(RECORDS FOR PROCESSING begins)

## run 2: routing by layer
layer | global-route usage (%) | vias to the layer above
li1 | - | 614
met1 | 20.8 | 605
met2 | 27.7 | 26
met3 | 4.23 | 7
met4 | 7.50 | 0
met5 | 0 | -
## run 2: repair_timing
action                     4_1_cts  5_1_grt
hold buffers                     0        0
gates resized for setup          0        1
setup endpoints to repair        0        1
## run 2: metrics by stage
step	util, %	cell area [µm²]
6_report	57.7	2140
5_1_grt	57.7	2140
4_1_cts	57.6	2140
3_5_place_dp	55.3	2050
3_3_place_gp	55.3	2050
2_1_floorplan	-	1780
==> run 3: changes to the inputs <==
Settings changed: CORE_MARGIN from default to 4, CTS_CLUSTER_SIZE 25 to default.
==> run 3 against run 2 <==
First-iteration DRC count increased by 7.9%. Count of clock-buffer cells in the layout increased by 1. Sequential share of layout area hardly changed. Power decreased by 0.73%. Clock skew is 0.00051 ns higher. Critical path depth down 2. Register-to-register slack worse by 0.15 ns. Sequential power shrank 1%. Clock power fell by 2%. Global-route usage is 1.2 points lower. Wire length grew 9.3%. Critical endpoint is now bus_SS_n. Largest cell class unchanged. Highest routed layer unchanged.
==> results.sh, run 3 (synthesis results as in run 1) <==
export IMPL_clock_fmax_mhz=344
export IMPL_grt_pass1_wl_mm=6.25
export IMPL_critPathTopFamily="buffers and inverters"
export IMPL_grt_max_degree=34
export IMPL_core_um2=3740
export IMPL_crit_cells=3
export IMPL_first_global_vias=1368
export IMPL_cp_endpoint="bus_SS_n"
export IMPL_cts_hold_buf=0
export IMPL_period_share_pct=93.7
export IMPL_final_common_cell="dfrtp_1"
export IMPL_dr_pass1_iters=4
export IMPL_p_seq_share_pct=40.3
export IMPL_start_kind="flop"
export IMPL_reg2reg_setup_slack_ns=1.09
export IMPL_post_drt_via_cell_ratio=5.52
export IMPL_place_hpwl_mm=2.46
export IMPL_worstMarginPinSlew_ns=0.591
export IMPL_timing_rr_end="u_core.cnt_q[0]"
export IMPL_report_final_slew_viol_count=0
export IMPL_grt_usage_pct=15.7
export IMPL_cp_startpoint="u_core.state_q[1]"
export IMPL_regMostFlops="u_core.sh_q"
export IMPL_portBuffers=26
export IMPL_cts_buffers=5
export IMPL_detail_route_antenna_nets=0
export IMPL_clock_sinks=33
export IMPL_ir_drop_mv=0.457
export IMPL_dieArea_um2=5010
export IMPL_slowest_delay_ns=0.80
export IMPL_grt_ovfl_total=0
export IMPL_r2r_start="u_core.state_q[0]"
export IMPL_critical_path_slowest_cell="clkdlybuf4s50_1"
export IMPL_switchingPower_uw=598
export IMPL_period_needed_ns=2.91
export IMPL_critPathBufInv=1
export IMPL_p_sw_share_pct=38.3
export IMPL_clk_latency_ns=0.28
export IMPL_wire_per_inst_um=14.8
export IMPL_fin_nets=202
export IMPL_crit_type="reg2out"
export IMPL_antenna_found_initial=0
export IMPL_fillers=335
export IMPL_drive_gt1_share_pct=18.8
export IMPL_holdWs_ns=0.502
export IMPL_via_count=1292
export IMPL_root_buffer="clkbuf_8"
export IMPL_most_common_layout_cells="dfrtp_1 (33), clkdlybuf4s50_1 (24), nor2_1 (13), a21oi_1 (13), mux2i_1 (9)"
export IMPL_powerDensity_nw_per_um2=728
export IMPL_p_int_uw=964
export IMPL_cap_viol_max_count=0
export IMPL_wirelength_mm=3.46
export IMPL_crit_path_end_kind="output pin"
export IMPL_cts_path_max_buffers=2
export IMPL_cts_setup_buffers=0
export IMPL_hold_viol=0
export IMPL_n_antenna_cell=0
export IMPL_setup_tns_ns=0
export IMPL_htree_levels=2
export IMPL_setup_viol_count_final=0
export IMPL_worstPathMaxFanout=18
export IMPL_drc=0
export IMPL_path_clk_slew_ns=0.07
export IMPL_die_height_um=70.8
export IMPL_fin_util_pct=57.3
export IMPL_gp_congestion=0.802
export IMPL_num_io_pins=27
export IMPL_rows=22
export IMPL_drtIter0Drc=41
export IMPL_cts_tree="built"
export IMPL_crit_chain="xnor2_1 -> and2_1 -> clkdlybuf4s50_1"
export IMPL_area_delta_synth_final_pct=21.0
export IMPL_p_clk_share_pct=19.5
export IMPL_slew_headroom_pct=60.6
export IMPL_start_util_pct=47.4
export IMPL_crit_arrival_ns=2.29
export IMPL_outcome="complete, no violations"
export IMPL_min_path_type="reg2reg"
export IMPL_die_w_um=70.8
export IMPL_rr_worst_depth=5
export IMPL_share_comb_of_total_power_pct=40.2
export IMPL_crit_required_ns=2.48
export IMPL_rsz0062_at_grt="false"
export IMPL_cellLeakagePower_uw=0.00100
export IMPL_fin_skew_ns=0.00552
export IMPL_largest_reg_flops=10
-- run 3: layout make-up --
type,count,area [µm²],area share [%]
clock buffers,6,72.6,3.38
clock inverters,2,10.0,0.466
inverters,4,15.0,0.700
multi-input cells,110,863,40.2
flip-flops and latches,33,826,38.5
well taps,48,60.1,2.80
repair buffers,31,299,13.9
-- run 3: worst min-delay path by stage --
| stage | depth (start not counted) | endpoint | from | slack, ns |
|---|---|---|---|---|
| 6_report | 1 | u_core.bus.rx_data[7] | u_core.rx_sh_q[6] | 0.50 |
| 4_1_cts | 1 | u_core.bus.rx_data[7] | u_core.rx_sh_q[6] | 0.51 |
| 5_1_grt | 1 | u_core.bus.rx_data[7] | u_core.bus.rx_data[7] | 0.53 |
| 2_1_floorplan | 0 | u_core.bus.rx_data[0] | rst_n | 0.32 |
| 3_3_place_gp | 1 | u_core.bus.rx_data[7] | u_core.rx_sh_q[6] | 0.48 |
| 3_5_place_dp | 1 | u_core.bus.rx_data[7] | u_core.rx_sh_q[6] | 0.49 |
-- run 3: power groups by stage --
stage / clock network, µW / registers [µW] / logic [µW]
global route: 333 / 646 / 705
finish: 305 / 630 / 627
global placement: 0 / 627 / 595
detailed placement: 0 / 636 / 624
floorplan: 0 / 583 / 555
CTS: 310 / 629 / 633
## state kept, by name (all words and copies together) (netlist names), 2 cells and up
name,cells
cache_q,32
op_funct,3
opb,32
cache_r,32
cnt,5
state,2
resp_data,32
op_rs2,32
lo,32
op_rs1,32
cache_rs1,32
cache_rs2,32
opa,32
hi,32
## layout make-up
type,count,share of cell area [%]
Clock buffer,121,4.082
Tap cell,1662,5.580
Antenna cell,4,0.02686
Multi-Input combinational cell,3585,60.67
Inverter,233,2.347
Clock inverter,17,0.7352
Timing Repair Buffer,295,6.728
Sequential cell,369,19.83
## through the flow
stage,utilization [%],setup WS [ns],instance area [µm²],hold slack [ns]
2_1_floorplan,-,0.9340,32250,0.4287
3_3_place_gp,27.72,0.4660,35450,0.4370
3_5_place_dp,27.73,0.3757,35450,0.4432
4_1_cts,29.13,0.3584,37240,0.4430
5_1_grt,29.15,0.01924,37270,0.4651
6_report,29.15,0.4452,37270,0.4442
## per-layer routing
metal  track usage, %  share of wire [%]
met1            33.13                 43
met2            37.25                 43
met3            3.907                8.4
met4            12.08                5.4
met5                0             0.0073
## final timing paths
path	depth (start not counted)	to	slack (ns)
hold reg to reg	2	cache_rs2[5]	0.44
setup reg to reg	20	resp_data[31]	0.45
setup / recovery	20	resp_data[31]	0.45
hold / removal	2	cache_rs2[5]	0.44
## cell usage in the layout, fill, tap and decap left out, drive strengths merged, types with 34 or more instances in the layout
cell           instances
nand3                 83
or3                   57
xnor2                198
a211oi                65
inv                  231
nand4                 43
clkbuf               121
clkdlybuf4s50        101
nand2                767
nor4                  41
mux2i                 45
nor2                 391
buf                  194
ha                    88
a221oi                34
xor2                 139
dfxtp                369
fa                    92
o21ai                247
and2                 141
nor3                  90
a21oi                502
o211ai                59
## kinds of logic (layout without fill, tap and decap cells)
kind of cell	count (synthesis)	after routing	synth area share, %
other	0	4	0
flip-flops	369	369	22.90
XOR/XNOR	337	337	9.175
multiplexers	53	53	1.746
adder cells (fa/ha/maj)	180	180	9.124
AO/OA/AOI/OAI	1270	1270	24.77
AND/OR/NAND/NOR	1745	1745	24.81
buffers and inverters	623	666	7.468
==> config.mk <==
export PLATFORM = sky130hd
export DESIGN_NAME = saw_wave_gen
export DESIGN_NICKNAME = d
export VERILOG_FILES = /design/src/rtl/saw_wave_gen.sv
export SDC_FILE = /design/constraint.sdc
export NUM_CORES = 1
export LEC_CHECK = 0
export ABC_AREA = 1
export BUFFER_PORTS_ARGS = -buffer_cell sky130_fd_sc_hd__buf_2
export CAP_MARGIN = 15
export CORE_AREA = 2 2 39 41
export DETAILED_ROUTE_END_ITERATION = 12
export DIE_AREA = 0 0 41 43
export PLACE_DENSITY = 0.5
export SLEW_MARGIN = 5
export SYNTH_ARGS = -nofsm -noshare
export SYNTH_HDL_FRONTEND = slang
export SYNTH_SLANG_ARGS = --single-unit
==> constraint.sdc <==
create_clock -name clk -period 1.1 [get_ports clk]
set_input_delay 0.22 -clock clk [delete_from_list [all_inputs] [get_ports clk]]
set_output_delay 0.22 -clock clk [all_outputs]
set_load 0.02 [all_outputs]
==> src/rtl/saw_wave_gen.sv <==
// Sawtooth generator: unsigned W-bit ramp advancing once every DIV enabled clocks,
// with a one-cycle wrap pulse on the max-to-zero transition.
module saw_wave_gen #(
  parameter int N   = 8,
  parameter int DIV = 1,
  localparam int W  = $clog2(N-1) + 1
) (
  input  logic         clk,
  input  logic         rst,
  input  logic         ena,
  output logic [W-1:0] out,
  output logic         wrap
);

  localparam int PW = $clog2(DIV) + 1;
  localparam logic [PW-1:0] PRE_LAST = PW'(DIV - 1);
  localparam logic [W-1:0]  CODE_MAX = '1;

  logic [PW-1:0] pre_cnt_p0;
  logic [W-1:0]  out_p0;
  logic          wrap_p0;
  logic          step;

  // Increment kept at W bits so the max code rolls over to zero by truncation.
  function automatic logic [W-1:0] ramp_inc(input logic [W-1:0] v);
    return v + 1'b1;
  endfunction

  assign step = ena && (pre_cnt_p0 == PRE_LAST);

  // Stage p0: prescaler, ramp code and wrap flag, all registered.
  always_ff @(posedge clk or negedge rst) begin
    if (!rst) begin
      pre_cnt_p0 <= '0;
      out_p0     <= '0;
      wrap_p0    <= 1'b0;
    end else begin
      wrap_p0 <= step && (out_p0 == CODE_MAX);
      if (ena) begin
        if (step) begin
          pre_cnt_p0 <= '0;
          out_p0     <= ramp_inc(out_p0);
        end else begin
          pre_cnt_p0 <= pre_cnt_p0 + 1'b1;
        end
      end
    end
  end

  assign out  = out_p0;
  assign wrap = wrap_p0;

endmodule

==> results of run 1 <==
==> flip-flops by register name (all words and copies together), names as in the netlist <==
| name | cells |
|---|---|
| out | 4 |
| pre_cnt_p0 | 1 |
| wrap | 1 |
==> repair_timing <==
item                      4_1_cts  5_1_grt
gates resized for setup         0        0
hold buffers                    1        0
hold endpoints to repair        6        0
==> cell usage after synthesis (all sizes together) <==
library cell / count
dfrtp: 6
ha: 1
inv: 5
nand2: 9
nand3: 3
nor2: 3
nor3: 1
o21bai: 1
xor2: 1
==> layout make-up <==
class | count | area (sq um)
fill | 150 | 1020
multi-input combinational | 19 | 111
clock buffer | 3 | 22.5
tap | 16 | 20.0
sequential | 6 | 150
timing repair buffer | 8 | 45.0
inverter | 5 | 18.8
==> kinds of logic after synthesis <==
logic type / after synthesis / share of synthesized area (%)
compound gates: 1 / 2.68
xor+xnor: 1 / 3.13
fa+ha+maj: 1 / 4.46
buf+inv: 5 / 6.69
flops: 6 / 53.6
simple gates: 16 / 29.5
==> per-stage QoR <==
stage / cells / util, %
floorplan: 30 / -
global placement: 53 / 24.2
detailed placement: 53 / 24.2
CTS: 57 / 26.6
global route: 57 / 26.6
finish: 57 / 26.6
==> power groups by stage <==
stage	clock (mW)	sequential (mW)	combinational (mW)
detailed placement	0	0.376	0.396
global route	0.231	0.385	0.442
finish	0.202	0.373	0.392
CTS	0.213	0.374	0.399
floorplan	0	0.464	0.175
global placement	0	0.376	0.383
==> layer usage <==
layer,share of wire (%),track usage (%)
met4,0,8.00
met5,0,0
met2,41,7.81
met1,48,10.7
met3,11,4.71
==> worst paths after layout <==
check / start / end / slack [ns] / cells after the start
hold reg to reg: out[3] / wrap / 0.55 / 2
min in group asynchronous: rst / wrap / 0.34 / 2
hold / removal: ena / pre_cnt_p0 / 0.18 / 2
setup reg to reg: out[0] / out[1] / 0.17 / 3
max in group asynchronous: rst / out[3] / 0.61 / 2
setup / recovery: out[2] / out[2] / 0.04 / 1
==> results_dict.tcl, run 1 <==
set metrics [dict create \
    hold_ws_ns 0.175 \
    numPortBuffers 7 \
    ir_worst_vdd_mv 0.546 \
    power_mw 0.966 \
    ios 8 \
    fin_tns_setup_ns 0 \
    crit_chain "buf_2" \
    wl_per_cell_microns 9.28 \
    critPathMaxFanout 5 \
    syn_nets 34 \
    finalWirelength_microns 529 \
    fmax_ghz 0.945 \
    layout.nets 47 \
    dpl.hpwl_microns 407 \
    hold_violations 0 \
    grt_max_degree 7 \
    grt_usage_pct 7.96 \
    pwr-share-clk_pct 20.9 \
    drv_cap 0 \
    pwr-share-seq_pct 38.6 \
    drcViolationCount 0 \
    drt_first_iter_violations 6 \
    cp.required_ns 0.88 \
    setup_viol_count_final 0 \
    combPwrFrac_pct 40.5 \
    yosysSeqAreaShare_pct 53.6 \
    rsz0062_at_grt "false" \
    setup_ws_ns 0.0414 \
    p_sw_mw 0.401 \
    die_h_microns 43 \
    place_ws_ns 0.171 \
    start_util_pct 20.3 \
    place.gp.congestion 0.678 \
    yosys_register_bits 6 \
    clockBufferDepth 2 \
    synth_area_sq_um 280 \
    grt_pass1_wl_microns 821 \
    switching_share_pct 41.5 \
    run_status "complete, no violations" \
    layout_common_cells "nand2_1, buf_2, dfrtp_1" \
    internal-power_mw 0.565 \
    max-slew-margin-rel_pct 89.8 \
    max_stage_delay_ns 0.40 \
    period_share_pct 96.2 \
    clk_pin_slew_ns 0.05 \
    vias 216 \
    dr.pass1.iters 4 \
    diodes 0 \
    power.density_nw_per_um2 2630 \
    start_kind "flop" \
    cp.arrival_ns 0.84 \
    vias_per_cell 3.79 \
    finalMaxSlewViolations 0 \
    fin_area_sq_um 368 \
    finalClockSkew_ns 0.00496 \
    dpl_cell_area_sq_um 335 \
    cp_top_family "flip-flops" \
    critPathKind "reg -> out" \
    synth_cell_type_count 12 \
    core-area_sq_um 1380 \
    crit_slowest_cell "dfrtp_1" \
    hold_path_class "in -> reg" \
    grt_pass1_vias 182 \
    row_count 14 \
    synth_top_area_share_pct 53.6 \
    min_period_ns 1.06 \
    worst_pin_slew_ns 0.152 \
    grt_antenna_before_repair 0 \
    synth_warnings 0 \
    die-area_sq_um 1760 \
    tritoncts "built" \
    overflow 0 \
    die_w_microns 41 \
    areaGrowthSynthToFinish_pct 31.2 \
    worstSkewPairLatency_ns 0.24 \
    endpoint_kind "output port" \
    synth_top_cell_by_area "dfrtp_1" \
    netlist_top_cells_area "dfrtp_1, nand2_1, nand3_1" \
    synthCells 30 \
    postCtsSetupRepairBufs 0 \
    layout-drive-gt1-share_pct 36.6 \
    synth.avg_cell_area_sq_um 9.34 \
    clock_sinks 6 \
    htreeDepth 1 \
    path_buf_inv 1 \
    cts_root_buf "clkbuf_4" \
    p_leak_nw 0.196 \
    cts_made_buffers 3 \
    ant_nets 0 \
]
Power figures use the tool's default switching activity.
==> inputs of run 2 (changes only) <==
--- a/config.mk
+++ b/config.mk
@@ -8,10 +8,12 @@
 export ABC_AREA = 1
 export BUFFER_PORTS_ARGS = -buffer_cell sky130_fd_sc_hd__buf_2
 export CAP_MARGIN = 15
+export CELL_PAD_IN_SITES_DETAIL_PLACEMENT = 0
+export CELL_PAD_IN_SITES_GLOBAL_PLACEMENT = 1
 export CORE_AREA = 2 2 39 41
 export DETAILED_ROUTE_END_ITERATION = 12
 export DIE_AREA = 0 0 41 43
-export PLACE_DENSITY = 0.5
+export PLACE_DENSITY = 0.6
 export SLEW_MARGIN = 5
 export SYNTH_ARGS = -nofsm -noshare
 export SYNTH_HDL_FRONTEND = slang
==> run 2 against run 1 <==
Sequential power about the same. Fmax grew 0.36%. Combinational power down 2%.
==> results_dict.tcl, run 2 (synthesis gave the netlist of run 1 again) <==
set metrics [dict create \
    multi_input_area_sq_um 111 \
    fmax_ghz 0.948 \
    hold_path_class "in -> reg" \
    worstSkewPairLatency_ns 0.24 \
    fillers 157 \
    setup_viol_count_final 0 \
    critPathKind "reg -> out" \
    fin_tns_setup_ns 0 \
    cp.arrival_ns 0.83 \
    dp.cells 53 \
    ios 8 \
    finalClockSkew_ns 0.00323 \
    htreeDepth 1 \
    run_status "complete, no violations" \
    drv_cap 0 \
    layout_common_cells "nand2_1, buf_2, dfrtp_1" \
    start_util_pct 20.3 \
    min_period_ns 1.05 \
    clk_pin_slew_ns 0.04 \
    die_h_microns 43 \
    power.density_nw_per_um2 2610 \
    critPathMaxFanout 5 \
    die_w_microns 41 \
    max-slew-margin-rel_pct 90.0 \
    utilization_pct 26.6 \
    row_count 14 \
    hold_ws_ns 0.171 \
    drcViolationCount 0 \
    grt_max_degree 7 \
    areaGrowthSynthToFinish_pct 31.2 \
    max_stage_delay_ns 0.41 \
    grt_pass1_vias 184 \
    cp_top_family "flip-flops" \
    p_leak_nw 0.196 \
    largest_register_ffs 4 \
    ant_nets 0 \
    place.gp.congestion 0.695 \
    cts_made_buffers 3 \
    endpoint_kind "output port" \
    layout-drive-gt1-share_pct 36.6 \
    grt_usage_pct 7.47 \
    fin_cells 57 \
    tritoncts "built" \
    finalMaxSlewViolations 0 \
    core-area_sq_um 1380 \
    numPortBuffers 7 \
    register_area_sq_um 150 \
    hold_violations 0 \
    rsz0062_at_grt "false" \
    grt_antenna_before_repair 0 \
    postCtsSetupRepairBufs 0 \
    worst_pin_slew_ns 0.150 \
    dpl.hpwl_microns 397 \
    period_share_pct 95.9 \
    overflow 0 \
    drt_first_iter_violations 5 \
    clock_sinks 6 \
    clockBufferDepth 2 \
    start_kind "flop" \
    layout.nets 47 \
    vias 227 \
    wl_per_cell_microns 8.91 \
    path_buf_inv 1 \
    vias_per_cell 3.98 \
    crit_slowest_cell "dfrtp_1" \
    diodes 0 \
    grt_pass1_wl_microns 786 \
    crit_chain "buf_2" \
    die-area_sq_um 1760 \
    ir_worst_vdd_mv 0.825 \
    cp.required_ns 0.88 \
    dr.pass1.iters 4 \
    cts_root_buf "clkbuf_4" \
    finalWirelength_microns 508 \
]
run 2: cell counts in the layout (fill, tap and decap cells not counted):
No cell type changed its count.
run 2: cell type report:
class                           instances  share of cell area (%)
Timing Repair Buffer                    8                    12.2
Clock buffer                            3                    6.12
Inverter                                5                    5.10
Multi-Input combinational cell         19                    30.3
Tap cell                               16                    5.44
Sequential cell                         6                    40.8
run 2: per-stage QoR:
stage / area (sq um) / setup WS (ns) / power [mW]
after floorplan: 280 / 0.122 / 0.639
after global placement: 335 / 0.201 / 0.757
after detailed placement: 335 / 0.202 / 0.762
after global routing: 368 / 0.0101 / 1.03
final: 368 / 0.0452 / 0.960
after CTS: 368 / 0.0328 / 0.983
run 2: timing repair:
action	4_1_cts	5_1_grt
endpoints found under the hold margin	6	0
gates resized for setup	0	0
hold buffers	1	0
run 2: worst paths after layout:
kind / startpoint / to / slack [ns] / cells after the start
max: out[1] / out[1] / 0.05 / 1
min reg2reg: out[2] / out[2] / 0.54 / 2
max in group asynchronous: rst / wrap / 0.63 / 2
min in group asynchronous: rst / pre_cnt_p0 / 0.33 / 2
max reg2reg: out[0] / out[1] / 0.19 / 3
min: ena / pre_cnt_p0 / 0.17 / 2
run 2: where the power goes:
part	total, mW	internal, mW	switching (mW)
clock network	0.201	0.123	0.0777
logic	0.386	0.140	0.246
registers	0.372	0.300	0.0728
total	0.960	0.563	0.397
run 2: per-layer routing:
| metal | track usage (%) | vias to the layer above | routed length, microns |
|---|---|---|---|
| met1 | 8.17 | 97 | 233 |
| li1 | - | 118 | - |
| met3 | 4.71 | 4 | 37 |
| met4 | 8.00 | 0 | 19 |
| met5 | 0 | - | 0 |
| met2 | 8.75 | 8 | 217 |
==> inputs of run 3 (changes only) <==
--- a/config.mk
+++ b/config.mk
@@ -13,8 +13,8 @@
 export CORE_AREA = 2 2 39 41
 export DETAILED_ROUTE_END_ITERATION = 12
 export DIE_AREA = 0 0 41 43
-export PLACE_DENSITY = 0.6
-export SLEW_MARGIN = 5
+export HOLD_SLACK_MARGIN = 0.15
+export PLACE_DENSITY = 0.56
 export SYNTH_ARGS = -nofsm -noshare
 export SYNTH_HDL_FRONTEND = slang
 export SYNTH_SLANG_ARGS = --single-unit
==> run 3 against run 2 <==
Sequential power decreased by 1%. Highest routed layer unchanged. Cell count stayed put. Count of clock-buffer cells in the layout did not move. Wire length is 3.5% lower. Utilization is the same. Hold slack gained 0.013 ns. Sequential cell count is the same. Combinational power barely moved. Critical path type unchanged. Global-route usage rose by 0.61 points. Die area unchanged. Via count down 3.5%.
==> results_dict.tcl, run 3 (synthesis gave the netlist of run 1 again) <==
set metrics [dict create \
    layout.nets 47 \
    hold_path_class "in -> reg" \
    cp.required_ns 0.88 \
    reg2reg_from "out[0]" \
    max_stage_delay_ns 0.41 \
    start_util_pct 20.3 \
    layout-drive-gt1-share_pct 36.6 \
    min_period_ns 1.05 \
    areaGrowthSynthToFinish_pct 31.2 \
    run_status "complete, no violations" \
    tritoncts "built" \
    grt_max_degree 7 \
    switching_share_pct 40.9 \
    max-slew-margin-rel_pct 89.9 \
    row_count 14 \
    fmax_ghz 0.950 \
    power_mw 0.951 \
    drt_first_iter_violations 0 \
    start_kind "flop" \
    die-area_sq_um 1760 \
    setup_viol_count_final 0 \
    drv_cap 0 \
    rsz0062_at_grt "false" \
    overflow 0 \
    endpoint_kind "output port" \
    core-area_sq_um 1380 \
    internal-power_mw 0.562 \
    cts_root_buf "clkbuf_4" \
    finalMaxSlewViolations 0 \
    hold_violations 0 \
    wl_per_cell_microns 8.60 \
    drcViolationCount 0 \
    die_h_microns 43 \
    clockBufferDepth 2 \
    fin_area_sq_um 368 \
    grt_usage_pct 8.07 \
    pwr-share-clk_pct 20.7 \
    cts_made_buffers 3 \
    utilization_pct 26.6 \
    pwr-share-seq_pct 38.7 \
    period_share_pct 95.7 \
    dp.cells 53 \
    clk_pin_slew_ns 0.05 \
    fin_cells 57 \
    worstSkewPairLatency_ns 0.24 \
    diodes 0 \
    combPwrFrac_pct 40.6 \
    ir_worst_vdd_mv 0.911 \
    layout_common_cells "nand2_1, buf_2, dfrtp_1" \
    startpoint "out[2]" \
    fillers 156 \
    power.density_nw_per_um2 2590 \
    p_sw_mw 0.389 \
    ant_nets 0 \
    cp.arrival_ns 0.83 \
    path_buf_inv 1 \
    grt_antenna_before_repair 0 \
    p_leak_nw 0.196 \
    crit_slowest_cell "dfrtp_1" \
    critPathKind "reg -> out" \
    worst_pin_slew_ns 0.152 \
    rrSetupSlack_ns 0.20 \
    crit_chain "buf_2" \
    die_w_microns 41 \
    grt_pass1_vias 230 \
    place.gp.congestion 0.722 \
    vias 219 \
    dpl_cell_area_sq_um 335 \
    ios 8 \
    critPathMaxFanout 5 \
    htreeDepth 1 \
    fin_tns_setup_ns 0 \
    finalWirelength_microns 490 \
    cp_top_family "flip-flops" \
    grt_pass1_wl_microns 903 \
    vias_per_cell 3.84 \
    largest_register_ffs 4 \
    numPortBuffers 7 \
    min_from "ena" \
    clock_sinks 6 \
    finalClockSkew_ns 0.00644 \
    dr.pass1.iters 1 \
]
[run 3: cell counts in the layout (fill, tap and decap cells not counted)]
No cell type changed its count.
[run 3: final timing paths]
kind	endpoint	cells past startpoint
worst max-delay path	out[2]	1
worst min-delay path	pre_cnt_p0	2
worst max register to register	out[1]	3
worst min register to register	wrap	2
max in group asynchronous	pre_cnt_p0	2
min in group asynchronous	out[3]	2
[run 3: per-stage QoR]
stage,hold slack (ns),worst slack [ns]
floorplan,-0.0756,0.122
global placement,0.0586,0.192
detailed placement,0.0544,0.194
CTS,0.176,0.0420
global route,0.187,0.00224
finish,0.184,0.0476
[run 3: metal layers]
| metal | vias up | part of all wire [%] | global-route usage (%) |
|---|---|---|---|
| met2 | 5 | 48 | 11.9 |
| met5 | - | 0 | 0 |
| met3 | 2 | 6.5 | 6.28 |
| li1 | 114 | - | - |
| met4 | 0 | 2.0 | 4.00 |
| met1 | 98 | 43 | 7.84 |
[run 3: what timing repair did]
action | 4_1_cts | 5_1_grt
hold endpoints to repair | 6 | 0
resized for setup | 0 | 0
buffers inserted | 0 | 0
endpoints found under the setup margin | 0 | 0
hold buffers | 1 | 0
[run 3: area by class of cell]
class	count	area, sq um	area share, %
timing repair buffer	8	45.0	12.2
inverter	5	18.8	5.10
clock buffer	3	22.5	6.12
tap	16	20.0	5.44
sequential	6	150	40.8
multi-input combinational	19	111	30.3
[run 3: power groups by stage]
stage / clock, mW / sequential (mW) / combinational [mW]
after CTS: 0.209 / 0.368 / 0.397
after global routing: 0.220 / 0.384 / 0.441
final: 0.197 / 0.368 / 0.387
after detailed placement: 0 / 0.371 / 0.391
after global placement: 0 / 0.370 / 0.396
after floorplan: 0 / 0.464 / 0.175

(RECORDS FOR PROCESSING ends)

=== INSTRUCTIONS TO FOLLOW ===
In the entries above, restate word for word the lines between the one holding "export IMPL_largest_reg_flops=10" and the one holding "well taps,48,60.1,2.80", inclusive, and nothing besides.

=== FINAL ANSWER ===
export IMPL_largest_reg_flops=10
-- run 3: layout make-up --
type,count,area [µm²],area share [%]
clock buffers,6,72.6,3.38
clock inverters,2,10.0,0.466
inverters,4,15.0,0.700
multi-input cells,110,863,40.2
flip-flops and latches,33,826,38.5
well taps,48,60.1,2.80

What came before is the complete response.